Mrs Filthy's Real World Review

August 15, 2000


We know that something ill is afoot, dearies, when we see Melissa clutching her old hairstyle desperately. Does she have a headache? Split ends? Or is this the producer's way of letting us know that Melissa, our sad clown, is not happy and will monopolize yet another episode?

Melissa is indeed unhappy. After years of trying to laugh and strip-tease and crotch-grab away her sorrow, her childhood traumas are paying an unwelcome visit. Melissa seems to just have realized that her formerly alcoholic father's abusive behavior left her with some pretty difficult memories. About her parents nowadays, she says, "I love 'em. They're weird." As if they could be anything else!

And besides the old parent trap, Melissa also has to deal with unfair standards of beauty, with different views of spirituality, with the whole world being different from her. She has to deal with the unfairness of life, which certainly doesn't seem fair, does it? It all proves to be too much for her, and she crumbles while having a phone conversation, rather a phone monologue, with her mother. "Oh my god. Do you think I'm going to die?" she wails. Even in her own words, this is "the most stressful situation that doesn't have to be stressful."

From Little Miss Firecracker to Little Miss Walking Wounded in just a few short weeks! With all this drama, the housemates can't help but notice that Melissa rides a attitudinal roller coaster and refuses to leave her hands on the safety bar. She's actually pretty hard to ignore, since she bends every available ear with her childhood memories. Jamie calls Melissa's relationship with her folks, "completely absurd and wacked." Danny's sure that Melissa's headed for a big, splashy cannonball into the deep end. David notes that Melissa is quieter, at least.

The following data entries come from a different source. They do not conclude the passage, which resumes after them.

### src/tlsc_pkg.sv
// Shared types, constants and the solve microprogram of the touch calibration block.
package tlsc_pkg;

  localparam int MAX_POINTS = 16;
  localparam int CNT_W = 5;
  localparam int NUM_SUMS = 11;
  localparam int RF_DEPTH = 32;
  localparam int RF_AW = 5;
  localparam int QDEPTH = 2;
  localparam int QAW = 1;
  localparam int PROG_LEN = 47;
  localparam int PC_W = 6;

  localparam logic [1:0] STATUS_CONV     = 2'd0;
  localparam logic [1:0] STATUS_DONE     = 2'd1;
  localparam logic [1:0] STATUS_SINGULAR = 2'd2;
  localparam logic [1:0] STATUS_NOCAL    = 2'd3;

  localparam logic [1:0] KIND_POINT = 2'd0;
  localparam logic [1:0] KIND_LAST  = 2'd1;
  localparam logic [1:0] KIND_CONV  = 2'd2;

  localparam logic CFG_WIDTH  = 1'b0;
  localparam logic CFG_HEIGHT = 1'b1;
  localparam logic [12:0] WIDTH_RST  = 13'd800;
  localparam logic [12:0] HEIGHT_RST = 13'd480;

  // register file map
  localparam logic [4:0] RI_A   = 5'd0;
  localparam logic [4:0] RI_B   = 5'd1;
  localparam logic [4:0] RI_C   = 5'd2;
  localparam logic [4:0] RI_D   = 5'd3;
  localparam logic [4:0] RI_E   = 5'd4;
  localparam logic [4:0] RI_X1  = 5'd5;
  localparam logic [4:0] RI_Y1  = 5'd8;
  localparam logic [4:0] RI_LASTSUM = 5'd10;
  localparam logic [4:0] RI_N   = 5'd11;
  localparam logic [4:0] RI_M0  = 5'd12;
  localparam logic [4:0] RI_M1  = 5'd13;
  localparam logic [4:0] RI_M2  = 5'd14;
  localparam logic [4:0] RI_Q   = 5'd15;
  localparam logic [4:0] RI_R   = 5'd16;
  localparam logic [4:0] RI_U   = 5'd17;
  localparam logic [4:0] RI_W   = 5'd18;
  localparam logic [4:0] RI_DX1 = 5'd19;
  localparam logic [4:0] RI_DY1 = 5'd22;
  localparam logic [4:0] RI_DD  = 5'd25;

  localparam logic [2:0] SEL_TX  = 3'd0;
  localparam logic [2:0] SEL_TY  = 3'd1;
  localparam logic [2:0] SEL_SX  = 3'd2;
  localparam logic [2:0] SEL_SY  = 3'd3;
  localparam logic [2:0] SEL_ONE = 3'd4;

  typedef struct packed {
    logic [1:0]  kind;
    logic [11:0] tx;
    logic [11:0] ty;
    logic [11:0] sx;
    logic [11:0] sy;
  } item_t;

  typedef struct packed {
    logic        start;
    logic [79:0] num;
    logic [63:0] den;
  } div_req_t;

  typedef struct packed {
    logic        done;
    logic        sat;
    logic [11:0] quo;
  } div_rsp_t;

  typedef struct packed {
    logic       clr;
    logic       sub;
    logic       wr;
    logic [4:0] a;
    logic [4:0] b;
    logic [4:0] dest;
  } uop_t;

  typedef struct packed {
    logic [2:0] a;
    logic [2:0] b;
  } term_t;

  function automatic uop_t uop(input logic clr, input logic sub, input logic wr,
                               input logic [4:0] a, input logic [4:0] b,
                               input logic [4:0] dest);
    uop_t u;
    u.clr = clr;
    u.sub = sub;
    u.wr = wr;
    u.a = a;
    u.b = b;
    u.dest = dest;
    return u;
  endfunction

  // numerators of one axis: p1..p3 are the sums with the target coordinate
  function automatic uop_t axis_uop(input logic [4:0] s, input logic ax);
    logic [4:0] p1;
    logic [4:0] p2;
    logic [4:0] p3;
    logic [4:0] d1;
    uop_t u;
    p1 = ax ? RI_Y1 : RI_X1;
    p2 = p1 + 5'd1;
    p3 = p1 + 5'd2;
    d1 = ax ? RI_DY1 : RI_DX1;
    case (s)
      5'd0:  u = uop(1'b1, 1'b0, 1'b0, p1, RI_B, RI_A);
      5'd1:  u = uop(1'b0, 1'b1, 1'b1, p2, RI_C, RI_Q);
      5'd2:  u = uop(1'b1, 1'b0, 1'b0, p2, RI_D, RI_A);
      5'd3:  u = uop(1'b0, 1'b1, 1'b1, p1, RI_E, RI_R);
      5'd4:  u = uop(1'b1, 1'b0, 1'b0, RI_N, RI_Q, RI_A);
      5'd5:  u = uop(1'b0, 1'b0, 1'b0, RI_E, RI_R, RI_A);
      5'd6:  u = uop(1'b0, 1'b0, 1'b1, p3, RI_M1, d1);
      5'd7:  u = uop(1'b1, 1'b0, 1'b0, p2, RI_A, RI_A);
      5'd8:  u = uop(1'b0, 1'b1, 1'b1, p1, RI_C, RI_Q);
      5'd9:  u = uop(1'b1, 1'b0, 1'b0, p1, RI_E, RI_A);
      5'd10: u = uop(1'b0, 1'b1, 1'b1, p2, RI_D, RI_R);
      5'd11: u = uop(1'b1, 1'b0, 1'b0, RI_N, RI_Q, RI_A);
      5'd12: u = uop(1'b0, 1'b0, 1'b0, RI_D, RI_R, RI_A);
      5'd13: u = uop(1'b0, 1'b0, 1'b1, p3, RI_M2, d1 + 5'd1);
      5'd14: u = uop(1'b1, 1'b0, 1'b0, p3, RI_M0, RI_A);
      5'd15: u = uop(1'b0, 1'b0, 1'b0, p1, RI_M1, RI_A);
      default: u = uop(1'b0, 1'b0, 1'b1, p2, RI_M2, d1 + 5'd2);
    endcase
    return u;
  endfunction

  function automatic uop_t prog(input logic [PC_W-1:0] pc);
    uop_t u;
    if (pc < 6'd10) begin
      case (pc)
        6'd0: u = uop(1'b1, 1'b0, 1'b0, RI_A, RI_B, RI_A);
        6'd1: u = uop(1'b0, 1'b1, 1'b1, RI_C, RI_C, RI_M0);
        6'd2: u = uop(1'b1, 1'b0, 1'b0, RI_C, RI_E, RI_A);
        6'd3: u = uop(1'b0, 1'b1, 1'b1, RI_B, RI_D, RI_M1);
        6'd4: u = uop(1'b1, 1'b0, 1'b0, RI_C, RI_D, RI_A);
        6'd5: u = uop(1'b0, 1'b1, 1'b1, RI_A, RI_E, RI_M2);
        6'd6: u = uop(1'b1, 1'b0, 1'b0, RI_C, RI_D, RI_A);
        6'd7: u = uop(1'b0, 1'b0, 1'b0, RI_C, RI_D, RI_A);
        6'd8: u = uop(1'b0, 1'b1, 1'b1, RI_A, RI_E, RI_U);
        default: u = uop(1'b1, 1'b0, 1'b1, RI_D, RI_D, RI_W);
      endcase
    end else if (pc < 6'd27) begin
      u = axis_uop(5'(pc - 6'd10), 1'b0);
    end else if (pc < 6'd44) begin
      u = axis_uop(5'(pc - 6'd27), 1'b1);
    end else begin
      case (pc)
        6'd44: u = uop(1'b1, 1'b0, 1'b0, RI_N, RI_M0, RI_A);
        6'd45: u = uop(1'b0, 1'b0, 1'b0, RI_E, RI_U, RI_A);
        default: u = uop(1'b0, 1'b1, 1'b1, RI_B, RI_W, RI_DD);
      endcase
    end
    return u;
  endfunction

  function automatic term_t acc_term(input logic [3:0] i);
    term_t t;
    case (i)
      4'd0: t = '{SEL_TX, SEL_TX};
      4'd1: t = '{SEL_TY, SEL_TY};
      4'd2: t = '{SEL_TX, SEL_TY};
      4'd3: t = '{SEL_TX, SEL_ONE};
      4'd4: t = '{SEL_TY, SEL_ONE};
      4'd5: t = '{SEL_TX, SEL_SX};
      4'd6: t = '{SEL_TY, SEL_SX};
      4'd7: t = '{SEL_SX, SEL_ONE};
      4'd8: t = '{SEL_TX, SEL_SY};
      4'd9: t = '{SEL_TY, SEL_SY};
      default: t = '{SEL_SY, SEL_ONE};
    endcase
    return t;
  endfunction

  function automatic logic [12:0] clamp_lim(input logic [12:0] size);
    logic [12:0] l;
    if (size == 13'd0) l = 13'd1;
    else if (size > 13'd4096) l = 13'd4096;
    else l = size;
    return l;
  endfunction

endpackage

But, if Melissa follows her whim, the house will be much, much quieter. David's scat singing will fairly reverberate through the empty halls of the Belfort mansion. Melissa actually considers leaving the house, so that she can be miserable and self-involved off camera. The other girls protest vociferously, knowing that the producers would have to cancel the show without their main character on board. No one else is ready to ditch those fine digs just yet!

Why does she want to leave, mes amis? Melissa, even as she thinks of nothing else but her own problems, declares that she is sick and tired of discussing "deep stuff" anymore. Unfortunately for everyone, she seems unable to follow her own advice. In the blink of an eye, she and Julie are both upset about religion, or something, emphasis on the "or something." Melissa is offended because Julie seems to be offended, even though Melissa is trying very hard not to be offensive. Anyway, it makes them both turn red in the face and cry. Melissa threatens again to leave the house; not one little moment there has been a happy one for her (although she seemed to enjoy grabbing Jamie's crotch).

Julie apologizes and pleads for closure, even resorting to manhandling Melissa to make her point. She claims that she would be miserable if she knew that she was the one who made Melissa leave. Honestly, she must be the only one who feels that way! And, due to the power of editing, they magically become friends again, and slather on some makeup to make themselves feel better. It's like a big slumber party! Lipstick and eye shadow are again in evidence as Melissa and Kelley discuss the current topic, which happens to be, of all things, Melissa. Kelley is less tolerant of Melissa's perennial trauma and tells Melissa that if she really wants to solve her problems, she'll have to get some help for them.

Melissa's first step is to leave a cryptic message ending, "I'm about to have a nervous breakdown. Bye," on some poor person's voice mail. But, she does manage to make an appointment at the Center for Better Living, and plans to pursue the goals of loving herself and discovering herself. With that sort of conclusion, I'm afraid that we won't get out of this Melissa rut any time soon, mes fleurs. You know what Melissa really needs? A hobby! Volunteer work! A job! Something other than brooding around the house, babbling to her beleaguered housemates.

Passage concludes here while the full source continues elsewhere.